*What you have to do:*
Find every line below with the string "bits" and pick it out.

*Material for this exercise:*
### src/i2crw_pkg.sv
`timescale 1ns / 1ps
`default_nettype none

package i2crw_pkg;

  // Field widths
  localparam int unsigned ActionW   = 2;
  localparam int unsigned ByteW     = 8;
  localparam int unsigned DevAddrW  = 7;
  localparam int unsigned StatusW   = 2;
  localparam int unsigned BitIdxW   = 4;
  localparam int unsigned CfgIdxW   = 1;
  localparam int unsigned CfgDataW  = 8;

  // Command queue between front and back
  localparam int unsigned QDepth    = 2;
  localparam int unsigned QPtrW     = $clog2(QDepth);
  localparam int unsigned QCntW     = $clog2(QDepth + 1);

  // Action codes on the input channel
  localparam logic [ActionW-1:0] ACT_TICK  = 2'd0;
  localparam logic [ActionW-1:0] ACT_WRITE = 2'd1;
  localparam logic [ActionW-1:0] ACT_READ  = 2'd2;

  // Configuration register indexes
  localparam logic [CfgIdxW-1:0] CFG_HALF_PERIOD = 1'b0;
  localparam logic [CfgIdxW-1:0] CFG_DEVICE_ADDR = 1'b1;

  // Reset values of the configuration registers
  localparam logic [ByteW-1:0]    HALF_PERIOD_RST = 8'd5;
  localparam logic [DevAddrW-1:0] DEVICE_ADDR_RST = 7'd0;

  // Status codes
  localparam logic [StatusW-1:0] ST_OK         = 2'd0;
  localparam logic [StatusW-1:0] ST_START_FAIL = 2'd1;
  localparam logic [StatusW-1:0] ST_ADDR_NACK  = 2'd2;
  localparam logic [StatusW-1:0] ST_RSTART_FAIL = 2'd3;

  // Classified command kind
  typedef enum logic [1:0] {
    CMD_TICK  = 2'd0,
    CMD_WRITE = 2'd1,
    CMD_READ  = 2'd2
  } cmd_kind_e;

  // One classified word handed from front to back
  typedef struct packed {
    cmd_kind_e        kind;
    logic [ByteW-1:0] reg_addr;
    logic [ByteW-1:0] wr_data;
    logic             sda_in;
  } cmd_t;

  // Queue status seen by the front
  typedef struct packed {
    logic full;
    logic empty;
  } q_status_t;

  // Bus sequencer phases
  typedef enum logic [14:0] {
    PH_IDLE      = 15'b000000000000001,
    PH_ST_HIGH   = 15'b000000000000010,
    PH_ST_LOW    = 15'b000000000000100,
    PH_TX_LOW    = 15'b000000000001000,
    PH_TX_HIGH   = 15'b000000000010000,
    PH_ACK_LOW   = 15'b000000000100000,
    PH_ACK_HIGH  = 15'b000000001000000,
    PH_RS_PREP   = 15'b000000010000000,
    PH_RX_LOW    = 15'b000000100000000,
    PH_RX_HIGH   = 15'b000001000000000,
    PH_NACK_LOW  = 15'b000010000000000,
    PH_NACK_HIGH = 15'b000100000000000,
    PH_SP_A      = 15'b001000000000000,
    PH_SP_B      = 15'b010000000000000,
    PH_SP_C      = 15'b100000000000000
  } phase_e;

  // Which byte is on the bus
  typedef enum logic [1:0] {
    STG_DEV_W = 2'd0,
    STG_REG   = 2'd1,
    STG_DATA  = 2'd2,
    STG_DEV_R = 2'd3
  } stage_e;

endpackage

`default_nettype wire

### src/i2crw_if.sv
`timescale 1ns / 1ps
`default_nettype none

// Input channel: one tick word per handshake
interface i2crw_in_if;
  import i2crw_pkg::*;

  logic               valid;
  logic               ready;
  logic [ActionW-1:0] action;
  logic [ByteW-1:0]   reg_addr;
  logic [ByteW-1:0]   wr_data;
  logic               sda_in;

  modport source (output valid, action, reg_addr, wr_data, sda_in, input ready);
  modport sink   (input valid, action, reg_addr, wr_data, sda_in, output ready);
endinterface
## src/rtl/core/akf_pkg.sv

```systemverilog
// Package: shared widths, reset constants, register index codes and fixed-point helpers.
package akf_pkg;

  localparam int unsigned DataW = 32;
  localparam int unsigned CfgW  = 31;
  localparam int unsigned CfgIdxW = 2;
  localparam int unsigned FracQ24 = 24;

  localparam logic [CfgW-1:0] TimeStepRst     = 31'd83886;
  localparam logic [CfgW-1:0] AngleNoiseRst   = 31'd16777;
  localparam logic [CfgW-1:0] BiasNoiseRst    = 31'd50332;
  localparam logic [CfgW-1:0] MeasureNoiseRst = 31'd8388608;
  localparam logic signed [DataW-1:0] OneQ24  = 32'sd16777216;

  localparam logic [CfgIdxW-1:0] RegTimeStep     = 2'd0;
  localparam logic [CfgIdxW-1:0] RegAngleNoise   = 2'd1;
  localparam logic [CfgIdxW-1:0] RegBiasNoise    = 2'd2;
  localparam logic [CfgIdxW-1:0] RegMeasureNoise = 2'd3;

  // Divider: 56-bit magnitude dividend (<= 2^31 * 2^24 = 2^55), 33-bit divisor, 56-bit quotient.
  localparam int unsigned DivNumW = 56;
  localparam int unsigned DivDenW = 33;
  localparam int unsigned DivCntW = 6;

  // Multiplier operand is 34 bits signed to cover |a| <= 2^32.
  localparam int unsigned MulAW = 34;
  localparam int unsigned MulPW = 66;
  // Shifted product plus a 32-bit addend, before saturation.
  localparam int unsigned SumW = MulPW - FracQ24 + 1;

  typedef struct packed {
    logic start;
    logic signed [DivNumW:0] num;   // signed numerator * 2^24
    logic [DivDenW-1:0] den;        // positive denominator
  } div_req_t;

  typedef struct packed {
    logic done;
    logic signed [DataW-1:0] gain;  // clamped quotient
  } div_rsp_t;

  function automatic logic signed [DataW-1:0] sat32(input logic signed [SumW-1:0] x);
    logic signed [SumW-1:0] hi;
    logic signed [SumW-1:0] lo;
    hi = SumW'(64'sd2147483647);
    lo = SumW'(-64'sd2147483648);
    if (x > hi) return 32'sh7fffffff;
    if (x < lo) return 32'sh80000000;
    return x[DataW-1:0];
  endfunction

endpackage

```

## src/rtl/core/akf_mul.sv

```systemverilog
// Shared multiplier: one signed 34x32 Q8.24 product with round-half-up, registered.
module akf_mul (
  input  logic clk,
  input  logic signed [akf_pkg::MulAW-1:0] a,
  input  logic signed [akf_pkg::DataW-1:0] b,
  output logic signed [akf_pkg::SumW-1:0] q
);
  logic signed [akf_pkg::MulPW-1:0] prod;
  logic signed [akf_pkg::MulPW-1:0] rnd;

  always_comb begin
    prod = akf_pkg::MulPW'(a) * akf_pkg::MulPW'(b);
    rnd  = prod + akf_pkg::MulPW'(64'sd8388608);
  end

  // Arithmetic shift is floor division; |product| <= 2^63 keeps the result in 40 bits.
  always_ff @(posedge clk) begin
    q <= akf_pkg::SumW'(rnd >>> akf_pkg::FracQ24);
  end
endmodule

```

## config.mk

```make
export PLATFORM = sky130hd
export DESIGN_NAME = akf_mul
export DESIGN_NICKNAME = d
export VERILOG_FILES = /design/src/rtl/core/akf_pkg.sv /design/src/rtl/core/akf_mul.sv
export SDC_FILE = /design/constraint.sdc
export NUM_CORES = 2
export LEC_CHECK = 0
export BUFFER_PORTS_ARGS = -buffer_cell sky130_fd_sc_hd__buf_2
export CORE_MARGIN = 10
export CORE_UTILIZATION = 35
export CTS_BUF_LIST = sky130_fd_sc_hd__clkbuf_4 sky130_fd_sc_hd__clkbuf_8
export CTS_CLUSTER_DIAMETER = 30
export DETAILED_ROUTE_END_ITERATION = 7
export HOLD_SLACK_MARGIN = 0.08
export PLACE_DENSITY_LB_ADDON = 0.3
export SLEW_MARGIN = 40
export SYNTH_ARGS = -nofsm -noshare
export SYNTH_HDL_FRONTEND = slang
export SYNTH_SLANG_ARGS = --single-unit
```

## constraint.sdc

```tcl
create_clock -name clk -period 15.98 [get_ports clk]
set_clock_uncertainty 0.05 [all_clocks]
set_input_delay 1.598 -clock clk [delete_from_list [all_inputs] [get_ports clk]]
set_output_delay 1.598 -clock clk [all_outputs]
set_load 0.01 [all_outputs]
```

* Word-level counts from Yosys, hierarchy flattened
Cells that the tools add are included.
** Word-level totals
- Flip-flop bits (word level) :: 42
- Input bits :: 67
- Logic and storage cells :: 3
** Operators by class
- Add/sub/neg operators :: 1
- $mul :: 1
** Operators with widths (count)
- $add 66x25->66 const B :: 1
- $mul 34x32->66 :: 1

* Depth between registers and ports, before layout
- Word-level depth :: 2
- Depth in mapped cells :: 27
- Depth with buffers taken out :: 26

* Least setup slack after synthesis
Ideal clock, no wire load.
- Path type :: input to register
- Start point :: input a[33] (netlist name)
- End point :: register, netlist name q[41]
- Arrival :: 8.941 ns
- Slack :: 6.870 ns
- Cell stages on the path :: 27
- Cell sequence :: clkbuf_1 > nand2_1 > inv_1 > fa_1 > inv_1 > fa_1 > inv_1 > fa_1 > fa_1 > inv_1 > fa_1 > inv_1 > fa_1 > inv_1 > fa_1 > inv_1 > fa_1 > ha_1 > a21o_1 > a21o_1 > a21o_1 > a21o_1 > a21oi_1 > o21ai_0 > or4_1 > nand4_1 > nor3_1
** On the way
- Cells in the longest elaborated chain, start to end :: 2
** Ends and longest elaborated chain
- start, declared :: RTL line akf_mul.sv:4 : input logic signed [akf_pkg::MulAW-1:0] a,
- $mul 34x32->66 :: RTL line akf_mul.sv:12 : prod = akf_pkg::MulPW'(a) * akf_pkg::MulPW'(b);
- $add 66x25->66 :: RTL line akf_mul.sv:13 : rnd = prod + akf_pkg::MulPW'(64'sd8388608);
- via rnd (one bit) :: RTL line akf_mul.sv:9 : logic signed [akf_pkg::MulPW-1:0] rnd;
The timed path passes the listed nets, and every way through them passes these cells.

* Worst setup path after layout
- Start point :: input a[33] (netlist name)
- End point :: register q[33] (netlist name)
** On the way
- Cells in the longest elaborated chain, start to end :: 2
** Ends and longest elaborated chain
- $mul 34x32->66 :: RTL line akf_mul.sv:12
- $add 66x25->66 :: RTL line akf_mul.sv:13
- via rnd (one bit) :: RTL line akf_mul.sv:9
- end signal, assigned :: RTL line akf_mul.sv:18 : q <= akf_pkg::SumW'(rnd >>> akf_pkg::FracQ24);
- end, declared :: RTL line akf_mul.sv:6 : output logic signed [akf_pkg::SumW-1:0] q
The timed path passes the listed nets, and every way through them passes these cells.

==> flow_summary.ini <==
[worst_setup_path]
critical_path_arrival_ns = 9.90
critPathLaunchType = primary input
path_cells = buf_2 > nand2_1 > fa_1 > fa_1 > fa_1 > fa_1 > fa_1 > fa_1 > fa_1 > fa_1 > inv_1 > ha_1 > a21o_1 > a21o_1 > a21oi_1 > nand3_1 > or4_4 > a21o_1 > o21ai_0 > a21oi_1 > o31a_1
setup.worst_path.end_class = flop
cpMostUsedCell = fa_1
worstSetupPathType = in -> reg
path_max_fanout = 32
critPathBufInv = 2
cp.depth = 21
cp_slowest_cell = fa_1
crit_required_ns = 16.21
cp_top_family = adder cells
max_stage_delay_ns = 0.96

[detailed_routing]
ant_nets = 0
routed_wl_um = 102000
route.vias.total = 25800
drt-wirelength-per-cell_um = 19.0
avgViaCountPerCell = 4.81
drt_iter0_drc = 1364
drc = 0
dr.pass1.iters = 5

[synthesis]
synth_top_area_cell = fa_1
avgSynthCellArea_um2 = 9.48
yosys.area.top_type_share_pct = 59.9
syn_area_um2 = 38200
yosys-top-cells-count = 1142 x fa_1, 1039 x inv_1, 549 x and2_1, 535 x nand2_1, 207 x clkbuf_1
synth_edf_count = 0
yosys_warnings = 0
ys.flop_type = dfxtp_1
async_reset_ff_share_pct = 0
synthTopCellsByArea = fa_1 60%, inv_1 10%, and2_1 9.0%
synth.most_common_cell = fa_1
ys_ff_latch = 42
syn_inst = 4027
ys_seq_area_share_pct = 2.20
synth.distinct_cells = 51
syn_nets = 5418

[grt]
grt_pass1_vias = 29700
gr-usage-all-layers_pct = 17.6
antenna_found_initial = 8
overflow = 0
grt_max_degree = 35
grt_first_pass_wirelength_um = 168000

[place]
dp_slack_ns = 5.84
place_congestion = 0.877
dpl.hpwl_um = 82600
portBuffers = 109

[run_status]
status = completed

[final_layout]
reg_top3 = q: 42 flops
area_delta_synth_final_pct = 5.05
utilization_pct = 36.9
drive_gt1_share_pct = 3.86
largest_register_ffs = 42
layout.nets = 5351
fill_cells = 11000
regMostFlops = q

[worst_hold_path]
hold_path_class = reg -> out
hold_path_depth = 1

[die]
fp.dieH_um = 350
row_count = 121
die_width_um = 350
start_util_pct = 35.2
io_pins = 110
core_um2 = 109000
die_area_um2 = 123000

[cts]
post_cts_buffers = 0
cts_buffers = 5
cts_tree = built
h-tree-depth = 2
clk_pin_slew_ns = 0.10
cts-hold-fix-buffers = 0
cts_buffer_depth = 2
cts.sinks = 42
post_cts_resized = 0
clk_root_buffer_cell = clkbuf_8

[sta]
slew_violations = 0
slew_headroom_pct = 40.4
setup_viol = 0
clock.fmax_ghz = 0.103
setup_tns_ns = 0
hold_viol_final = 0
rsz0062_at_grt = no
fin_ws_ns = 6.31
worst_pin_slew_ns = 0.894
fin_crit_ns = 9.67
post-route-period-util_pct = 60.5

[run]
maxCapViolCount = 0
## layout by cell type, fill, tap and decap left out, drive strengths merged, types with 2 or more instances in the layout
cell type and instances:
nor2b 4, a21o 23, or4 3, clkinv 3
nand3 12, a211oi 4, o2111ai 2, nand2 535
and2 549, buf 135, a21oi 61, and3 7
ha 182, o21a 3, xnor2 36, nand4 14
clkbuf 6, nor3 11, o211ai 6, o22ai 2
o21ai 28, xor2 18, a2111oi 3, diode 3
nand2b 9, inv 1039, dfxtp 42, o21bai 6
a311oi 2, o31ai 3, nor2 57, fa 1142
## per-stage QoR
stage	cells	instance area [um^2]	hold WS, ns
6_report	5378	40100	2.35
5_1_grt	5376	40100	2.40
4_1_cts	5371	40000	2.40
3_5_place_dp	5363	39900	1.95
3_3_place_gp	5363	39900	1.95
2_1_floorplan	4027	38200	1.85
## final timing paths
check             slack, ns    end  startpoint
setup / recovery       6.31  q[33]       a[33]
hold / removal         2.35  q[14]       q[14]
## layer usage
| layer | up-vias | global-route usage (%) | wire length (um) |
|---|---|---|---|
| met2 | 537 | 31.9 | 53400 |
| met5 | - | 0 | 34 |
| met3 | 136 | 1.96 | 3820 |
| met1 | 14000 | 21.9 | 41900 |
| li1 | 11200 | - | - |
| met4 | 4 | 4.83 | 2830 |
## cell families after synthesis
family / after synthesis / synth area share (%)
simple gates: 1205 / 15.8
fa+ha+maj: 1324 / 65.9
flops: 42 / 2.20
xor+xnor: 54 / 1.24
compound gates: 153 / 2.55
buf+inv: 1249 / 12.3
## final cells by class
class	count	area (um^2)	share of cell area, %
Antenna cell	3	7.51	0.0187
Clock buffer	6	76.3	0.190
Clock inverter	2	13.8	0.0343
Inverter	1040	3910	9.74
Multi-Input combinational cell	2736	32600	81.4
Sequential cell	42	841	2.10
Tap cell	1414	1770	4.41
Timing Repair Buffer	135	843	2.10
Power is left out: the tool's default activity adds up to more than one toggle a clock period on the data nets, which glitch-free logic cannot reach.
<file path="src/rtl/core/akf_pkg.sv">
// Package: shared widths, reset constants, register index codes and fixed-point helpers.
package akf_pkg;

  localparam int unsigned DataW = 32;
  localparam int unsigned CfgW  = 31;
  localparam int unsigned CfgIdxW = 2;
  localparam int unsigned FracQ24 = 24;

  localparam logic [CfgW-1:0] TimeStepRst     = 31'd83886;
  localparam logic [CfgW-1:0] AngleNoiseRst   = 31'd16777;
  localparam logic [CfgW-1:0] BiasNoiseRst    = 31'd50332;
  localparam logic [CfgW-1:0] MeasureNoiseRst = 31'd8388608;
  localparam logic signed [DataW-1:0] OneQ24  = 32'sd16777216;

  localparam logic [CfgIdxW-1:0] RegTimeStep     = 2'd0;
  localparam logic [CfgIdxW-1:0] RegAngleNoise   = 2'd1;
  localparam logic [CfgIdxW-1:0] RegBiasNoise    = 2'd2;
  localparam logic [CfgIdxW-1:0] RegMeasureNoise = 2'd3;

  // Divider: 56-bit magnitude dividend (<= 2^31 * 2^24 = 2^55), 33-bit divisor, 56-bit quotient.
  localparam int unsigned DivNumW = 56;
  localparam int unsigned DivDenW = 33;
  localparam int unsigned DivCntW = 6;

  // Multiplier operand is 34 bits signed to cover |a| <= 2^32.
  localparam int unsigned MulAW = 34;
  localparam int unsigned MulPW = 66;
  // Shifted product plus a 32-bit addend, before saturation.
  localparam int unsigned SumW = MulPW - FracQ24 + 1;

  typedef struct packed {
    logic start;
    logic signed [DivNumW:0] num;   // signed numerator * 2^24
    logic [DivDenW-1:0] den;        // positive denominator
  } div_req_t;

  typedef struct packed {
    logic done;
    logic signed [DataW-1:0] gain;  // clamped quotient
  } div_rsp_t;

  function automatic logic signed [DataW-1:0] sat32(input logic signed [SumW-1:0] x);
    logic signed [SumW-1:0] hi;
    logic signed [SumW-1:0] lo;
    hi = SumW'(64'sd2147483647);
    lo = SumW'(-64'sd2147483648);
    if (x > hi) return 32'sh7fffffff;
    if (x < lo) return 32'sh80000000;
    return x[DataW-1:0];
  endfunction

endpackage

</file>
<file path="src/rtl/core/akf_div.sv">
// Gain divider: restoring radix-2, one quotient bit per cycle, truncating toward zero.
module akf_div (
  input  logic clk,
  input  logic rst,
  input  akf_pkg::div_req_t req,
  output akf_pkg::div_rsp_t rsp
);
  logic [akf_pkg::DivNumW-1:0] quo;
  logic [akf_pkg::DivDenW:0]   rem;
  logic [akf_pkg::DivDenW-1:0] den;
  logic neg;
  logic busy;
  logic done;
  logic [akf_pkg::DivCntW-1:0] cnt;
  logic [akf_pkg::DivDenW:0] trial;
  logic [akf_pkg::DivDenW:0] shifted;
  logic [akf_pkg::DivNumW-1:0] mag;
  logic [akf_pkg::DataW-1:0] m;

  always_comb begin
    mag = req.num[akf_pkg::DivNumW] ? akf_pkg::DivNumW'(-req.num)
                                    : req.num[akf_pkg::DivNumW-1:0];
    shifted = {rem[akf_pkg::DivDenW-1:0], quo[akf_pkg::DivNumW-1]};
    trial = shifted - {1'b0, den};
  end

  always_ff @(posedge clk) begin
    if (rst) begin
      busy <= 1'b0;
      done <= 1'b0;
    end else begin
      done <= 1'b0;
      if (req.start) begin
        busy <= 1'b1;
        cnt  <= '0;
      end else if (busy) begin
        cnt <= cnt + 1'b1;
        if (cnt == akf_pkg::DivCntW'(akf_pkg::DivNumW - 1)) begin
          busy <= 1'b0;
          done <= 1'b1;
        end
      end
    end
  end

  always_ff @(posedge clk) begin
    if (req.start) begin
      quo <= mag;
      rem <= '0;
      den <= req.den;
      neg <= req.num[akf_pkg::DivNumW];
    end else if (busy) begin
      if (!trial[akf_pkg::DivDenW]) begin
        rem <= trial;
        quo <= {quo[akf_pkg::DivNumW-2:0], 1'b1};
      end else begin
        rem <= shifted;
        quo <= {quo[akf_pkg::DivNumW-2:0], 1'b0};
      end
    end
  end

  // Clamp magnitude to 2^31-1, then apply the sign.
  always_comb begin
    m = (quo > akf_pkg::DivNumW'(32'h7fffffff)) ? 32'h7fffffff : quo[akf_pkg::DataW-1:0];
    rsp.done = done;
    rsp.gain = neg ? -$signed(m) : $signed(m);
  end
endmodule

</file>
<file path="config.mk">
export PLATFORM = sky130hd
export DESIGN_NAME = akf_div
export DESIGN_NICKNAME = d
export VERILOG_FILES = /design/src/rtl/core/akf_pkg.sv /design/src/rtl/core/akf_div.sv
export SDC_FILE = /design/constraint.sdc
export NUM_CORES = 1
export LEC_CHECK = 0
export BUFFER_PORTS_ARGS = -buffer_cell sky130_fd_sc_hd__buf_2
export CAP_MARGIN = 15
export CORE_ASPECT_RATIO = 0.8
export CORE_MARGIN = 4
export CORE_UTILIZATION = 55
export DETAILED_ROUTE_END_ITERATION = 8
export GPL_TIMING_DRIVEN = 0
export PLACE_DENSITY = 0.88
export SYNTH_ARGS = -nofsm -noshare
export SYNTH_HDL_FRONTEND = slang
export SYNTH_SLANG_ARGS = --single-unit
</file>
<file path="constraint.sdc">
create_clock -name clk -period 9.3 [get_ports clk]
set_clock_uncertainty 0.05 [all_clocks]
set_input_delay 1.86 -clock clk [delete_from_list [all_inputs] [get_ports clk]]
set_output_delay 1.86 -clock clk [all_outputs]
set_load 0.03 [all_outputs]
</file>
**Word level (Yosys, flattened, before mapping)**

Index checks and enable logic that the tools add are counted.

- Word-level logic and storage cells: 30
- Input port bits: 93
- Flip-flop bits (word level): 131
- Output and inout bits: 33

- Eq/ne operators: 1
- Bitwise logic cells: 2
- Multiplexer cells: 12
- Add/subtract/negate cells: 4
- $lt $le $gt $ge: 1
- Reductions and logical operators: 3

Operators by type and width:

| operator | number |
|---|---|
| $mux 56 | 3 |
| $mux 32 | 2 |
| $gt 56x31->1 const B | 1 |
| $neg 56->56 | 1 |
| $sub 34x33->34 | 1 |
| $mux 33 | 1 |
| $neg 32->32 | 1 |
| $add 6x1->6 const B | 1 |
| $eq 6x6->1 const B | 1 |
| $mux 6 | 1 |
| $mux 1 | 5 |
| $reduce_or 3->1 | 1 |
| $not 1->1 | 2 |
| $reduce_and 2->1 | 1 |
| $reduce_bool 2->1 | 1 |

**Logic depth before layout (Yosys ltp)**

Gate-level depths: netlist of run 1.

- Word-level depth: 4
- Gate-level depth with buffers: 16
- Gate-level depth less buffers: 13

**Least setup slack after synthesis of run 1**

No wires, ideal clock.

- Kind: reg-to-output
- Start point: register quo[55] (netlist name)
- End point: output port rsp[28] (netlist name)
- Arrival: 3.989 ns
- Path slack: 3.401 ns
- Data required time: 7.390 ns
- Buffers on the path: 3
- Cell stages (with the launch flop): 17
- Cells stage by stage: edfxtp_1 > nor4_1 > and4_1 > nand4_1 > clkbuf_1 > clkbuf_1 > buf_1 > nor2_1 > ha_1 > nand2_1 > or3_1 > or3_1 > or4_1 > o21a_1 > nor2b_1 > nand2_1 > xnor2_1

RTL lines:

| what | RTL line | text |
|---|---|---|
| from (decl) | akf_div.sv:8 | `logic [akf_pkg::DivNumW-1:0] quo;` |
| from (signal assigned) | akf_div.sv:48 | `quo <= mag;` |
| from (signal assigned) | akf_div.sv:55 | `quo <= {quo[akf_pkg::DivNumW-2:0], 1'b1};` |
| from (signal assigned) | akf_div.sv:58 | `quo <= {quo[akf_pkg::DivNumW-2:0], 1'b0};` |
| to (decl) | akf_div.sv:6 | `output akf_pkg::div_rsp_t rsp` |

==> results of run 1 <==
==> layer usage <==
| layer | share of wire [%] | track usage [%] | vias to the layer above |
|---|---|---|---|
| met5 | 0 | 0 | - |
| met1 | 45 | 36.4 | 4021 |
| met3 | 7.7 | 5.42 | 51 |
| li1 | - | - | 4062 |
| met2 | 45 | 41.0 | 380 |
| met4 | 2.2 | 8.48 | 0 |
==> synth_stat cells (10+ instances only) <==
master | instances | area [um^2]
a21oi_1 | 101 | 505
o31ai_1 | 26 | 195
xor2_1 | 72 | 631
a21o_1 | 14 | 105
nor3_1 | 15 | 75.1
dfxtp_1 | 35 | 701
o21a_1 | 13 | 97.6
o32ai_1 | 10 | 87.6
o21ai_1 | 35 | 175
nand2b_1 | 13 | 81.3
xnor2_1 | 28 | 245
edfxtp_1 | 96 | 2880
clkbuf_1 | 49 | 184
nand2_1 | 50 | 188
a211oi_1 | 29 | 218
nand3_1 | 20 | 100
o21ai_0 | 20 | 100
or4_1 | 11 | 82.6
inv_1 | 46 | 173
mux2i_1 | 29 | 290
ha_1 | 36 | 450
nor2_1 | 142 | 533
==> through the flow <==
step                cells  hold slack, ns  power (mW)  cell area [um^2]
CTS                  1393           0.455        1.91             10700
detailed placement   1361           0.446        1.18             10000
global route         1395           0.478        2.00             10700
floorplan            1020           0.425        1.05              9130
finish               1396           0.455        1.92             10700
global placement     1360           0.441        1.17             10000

*Task result:*
  // Multiplier operand is 34 bits signed to cover |a| <= 2^32.
  // Arithmetic shift is floor division; |product| <= 2^63 keeps the result in 40 bits.
- Flip-flop bits (word level) :: 42
- Input bits :: 67
  // Multiplier operand is 34 bits signed to cover |a| <= 2^32.
- Input port bits: 93
- Flip-flop bits (word level): 131
- Output and inout bits: 33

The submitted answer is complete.